Calculation, Preparation, and Labeling of Medications
- This process teaches how to calculate and prepare liquid and solid doses and administer medications.
- Steps include selecting the correct meds from storage and checking each label against the order (name, form, route, and expiration).
- Use drug reference information and the provider’s order to verify details.
- If the order does not specify the exact number of tablets or amount of liquid, calculate the dose from the order and labels; verify with a peer before preparing.
- Hand hygiene: wash hands or use hand sanitizer before handling medications.
- Assemble all required supplies for preparation.
- Labeling: with a marker, write the medication name and dose on cups but do not write over measurement markings; indicate any assessments needed if appropriate.
- Perform the second medication check (label against order and confirm name, form, route, and dose).
- For solids: remove cap, pour the correct number of tablets into the cap, return any extras to the bottle if too many; then pour into the cup.
- Once tablets are poured into the cup, they are no longer sterile and cannot be returned to the bottle.
- For liquids: place the plastic cup on a level surface; remove bottle cap and set it aside; keep the bottle label away from you; read at eye level; fill until the bottom of the meniscus reaches the required volume; replace the bottle cap without contaminating the bottle or cap; do not return excess to the bottle.
- If you pour too much, flush the excess down the sink; avoid pouring unused liquid back into the sterile bottle.
- Third label check: verify again that the name, form, route, and amounts match the order.
- Place prepared medication cups on a tray and clean the area.
Exam Room Procedure: Patient Interaction and Verification
- Before entering the exam room: knock, wait a moment, and greet the patient.
- Identify yourself: e.g., “Hello, Jen.

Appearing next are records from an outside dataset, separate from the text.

--- src/rtl/xor_stream_decoder.sv ---
// Receive-side stream decoder: XORs each ciphertext word with an 8-bit Fibonacci
// LFSR keystream and presents the plaintext through a one-deep output register.
module xor_stream_decoder #(
  parameter int unsigned W    = 4,
  parameter logic [7:0]  SEED = 8'hA5
) (
  input  logic                  clk,
  input  logic                  rst_n,
  input  logic                  load_i,
  input  logic [7:0]            seed_i,
  xor_stream_decoder_if.slave   in_if,
  xor_stream_decoder_if.master  out_if,
  output logic [7:0]            count_o
);

  typedef enum logic [0:0] {StEmpty, StFull} state_e;

  state_e       state_q, state_d;
  logic [7:0]   lfsr_q, lfsr_d;
  logic [7:0]   count_q, count_d;
  logic [W-1:0] data_q, data_d;
  logic         lfsr_fb;
  logic         accept;

  assign lfsr_fb = lfsr_q[7] ^ lfsr_q[5] ^ lfsr_q[4] ^ lfsr_q[3];

  // Ready does not look at valid so the source may wait on it.
  assign in_if.ready = !load_i && ((state_q == StEmpty) || out_if.ready);
  assign accept      = in_if.valid && in_if.ready;

  always_comb begin
    state_d = state_q;
    lfsr_d  = lfsr_q;
    count_d = count_q;
    data_d  = data_q;
    if (load_i) begin
      // An all-zero seed would lock the LFSR, so fall back to the reset seed.
      lfsr_d  = (seed_i == 8'h00) ? SEED : seed_i;
      count_d = 8'h00;
      state_d = StEmpty;
    end else begin
      if (accept) begin
        data_d  = in_if.data ^ lfsr_q[W-1:0];
        lfsr_d  = {lfsr_q[6:0], lfsr_fb};
        count_d = count_q + 8'd1;
      end
      unique case (state_q)
        StEmpty: begin
          if (accept) state_d = StFull;
        end
        StFull: begin
          if (out_if.ready && !accept) state_d = StEmpty;
        end
        default: state_d = StEmpty;
      endcase
    end
  end

  always_ff @(posedge clk or negedge rst_n) begin
    if (!rst_n) begin
      state_q <= StEmpty;
      lfsr_q  <= SEED;
      count_q <= 8'h00;
      data_q  <= '0;
    end else begin
      state_q <= state_d;
      lfsr_q  <= lfsr_d;
      count_q <= count_d;
      data_q  <= data_d;
    end
  end

  assign out_if.valid = (state_q == StFull);
  assign out_if.data  = data_q;
  assign count_o      = count_q;

endmodule
<file path="src/rtl/serial_adder.sv">
// Bit-serial ripple adder: one sum bit per clock, LSB first, result published on entry to DONE.
// Define SERIAL_ADDER_OVF_EN to add the registered signed-overflow output ovf.
module serial_adder #(
  parameter int WIDTH = 8
) (
  input  logic             clk,
  input  logic             rst,
  input  logic             start,
  input  logic [WIDTH-1:0] a,
  input  logic [WIDTH-1:0] b,
  input  logic             cin,
  output logic             busy,
  output logic             done,
  output logic [WIDTH-1:0] sum,
  output logic             cout
`ifdef SERIAL_ADDER_OVF_EN
  ,
  output logic             ovf
`endif
);

  localparam int CW = $clog2(WIDTH + 1);

  localparam logic [1:0] IDLE = 2'd0;
  localparam logic [1:0] RUN  = 2'd1;
  localparam logic [1:0] DONE = 2'd2;

  logic [1:0]       state_q, state_d;
  logic [WIDTH-1:0] a_sr, b_sr, res_sr;
  logic [WIDTH-1:0] res_next;
  logic [CW-1:0]    cnt_q;
  logic             carry_q;
  logic             bit_s, carry_n, last_bit;

  // One full-adder slice working on the LSBs of the operand shift registers.
  assign bit_s    = a_sr[0] ^ b_sr[0] ^ carry_q;
  assign carry_n  = (a_sr[0] & b_sr[0]) | (a_sr[0] & carry_q) | (b_sr[0] & carry_q);
  assign res_next = {bit_s, res_sr[WIDTH-1:1]};
  assign last_bit = (cnt_q == CW'(WIDTH - 1));

  assign busy = (state_q != IDLE);
  assign done = (state_q == DONE);

  // NOTE: combinational blocks assign every output a default first so no latch can be inferred.
  always_comb begin
    state_d = state_q;
    case (state_q)
      IDLE:    if (start) state_d = RUN;
      RUN:     if (last_bit) state_d = DONE;
      DONE:    state_d = IDLE;
      default: state_d = IDLE;
    endcase
  end

  // NOTE: sequential state uses non-blocking assignments so every flop samples pre-edge values.
  always_ff @(posedge clk) begin
    if (rst) begin
      state_q <= IDLE;
      a_sr    <= '0;
      b_sr    <= '0;
      res_sr  <= '0;
      cnt_q   <= '0;
      carry_q <= 1'b0;
      sum     <= '0;
      cout    <= 1'b0;
    end else begin
      state_q <= state_d;
      case (state_q)
        IDLE: begin
          if (start) begin
            a_sr    <= a;
            b_sr    <= b;
            res_sr  <= '0;
            carry_q <= cin;
            cnt_q   <= '0;
          end
        end
        RUN: begin
          a_sr    <= a_sr >> 1;
          b_sr    <= b_sr >> 1;
          res_sr  <= res_next;
          carry_q <= carry_n;
          cnt_q   <= cnt_q + CW'(1);
          // The final slice is folded straight into the outputs so done lands WIDTH edges after accept.
          if (last_bit) begin
            sum  <= res_next;
            cout <= carry_n;
          end
        end
        default: ;
      endcase
    end
  end

`ifdef SERIAL_ADDER_OVF_EN
  // Signed overflow: carry into the MSB slice differs from carry out of it.
  always_ff @(posedge clk) begin
    if (rst) begin
      ovf <= 1'b0;
    end else if (state_q == RUN && last_bit) begin
      ovf <= carry_q ^ carry_n;
    end
  end
`endif

endmodule

</file>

My name is Tori. I’m Doctor Smith’s medical assistant.”
- Verify patient identity: full name and date of birth; confirm that patient’s information matches the order and chart.
- Ask about allergies and document accordingly; ask about known allergies to medications or antibiotics.
- Provide appropriate education and documentation in the record.
- Example interaction (scenario): patient Jeff Repentz responds with full name and date of birth; ask about allergies and confirm information.
Safety, Ethics, and Documentation in Practice
- Do not administer any medication without a doctor’s written order; verbal orders are not acceptable.
- Maintain objectivity and avoid personal biases; respect patient autonomy and decisions (AMA when applicable).
- Documentation should be accurate, timely, and complete for all steps of the medication process.
- When in doubt, ask questions and proceed with caution to avoid medication errors.
- Emphasize patient safety by ensuring proper technique, asepsis, and adherence to protocols.
Practical Implications and Real-World Relevance
- Precise medication administration is critical to patient safety; errors can be fatal.
- Clear understanding of routes, forms, and pharmacokinetics informs safer prescribing and administration.
- Maintaining up-to-date knowledge of scope of practice and institutional protocols prevents professional violations.
- Effective communication with patients improves adherence and outcomes.
Key Concepts to Remember (Recap)
- Distinct medication forms and routes (oral, topical, inhalation, ophthalmic/otic, vaginal, rectal, injectable, buccal, sublingual).
- Enteral vs parenteral absorption and implications for onset and monitoring.
- The importance of scored tablets and the risk of breaking non-scored tablets.
- Patch administration and the switchover timing (approximately 30 ext{ minutes}).
- Mantoux test specifics: ID injection, wheel formation, and 24–48 hour evaluation window.
- The three medication checks and the four eyes principle to minimize errors.
- The three basic rights and the three additional rights guiding safe practice.
- Documentation of refusals (AMA) and ensuring patient choices are respected and recorded.
- The imperative to verify identity using two-factor checks and to confirm allergies and medication lists.
- Step-by-step preparation, labeling, and dose verification to prevent dosing errors.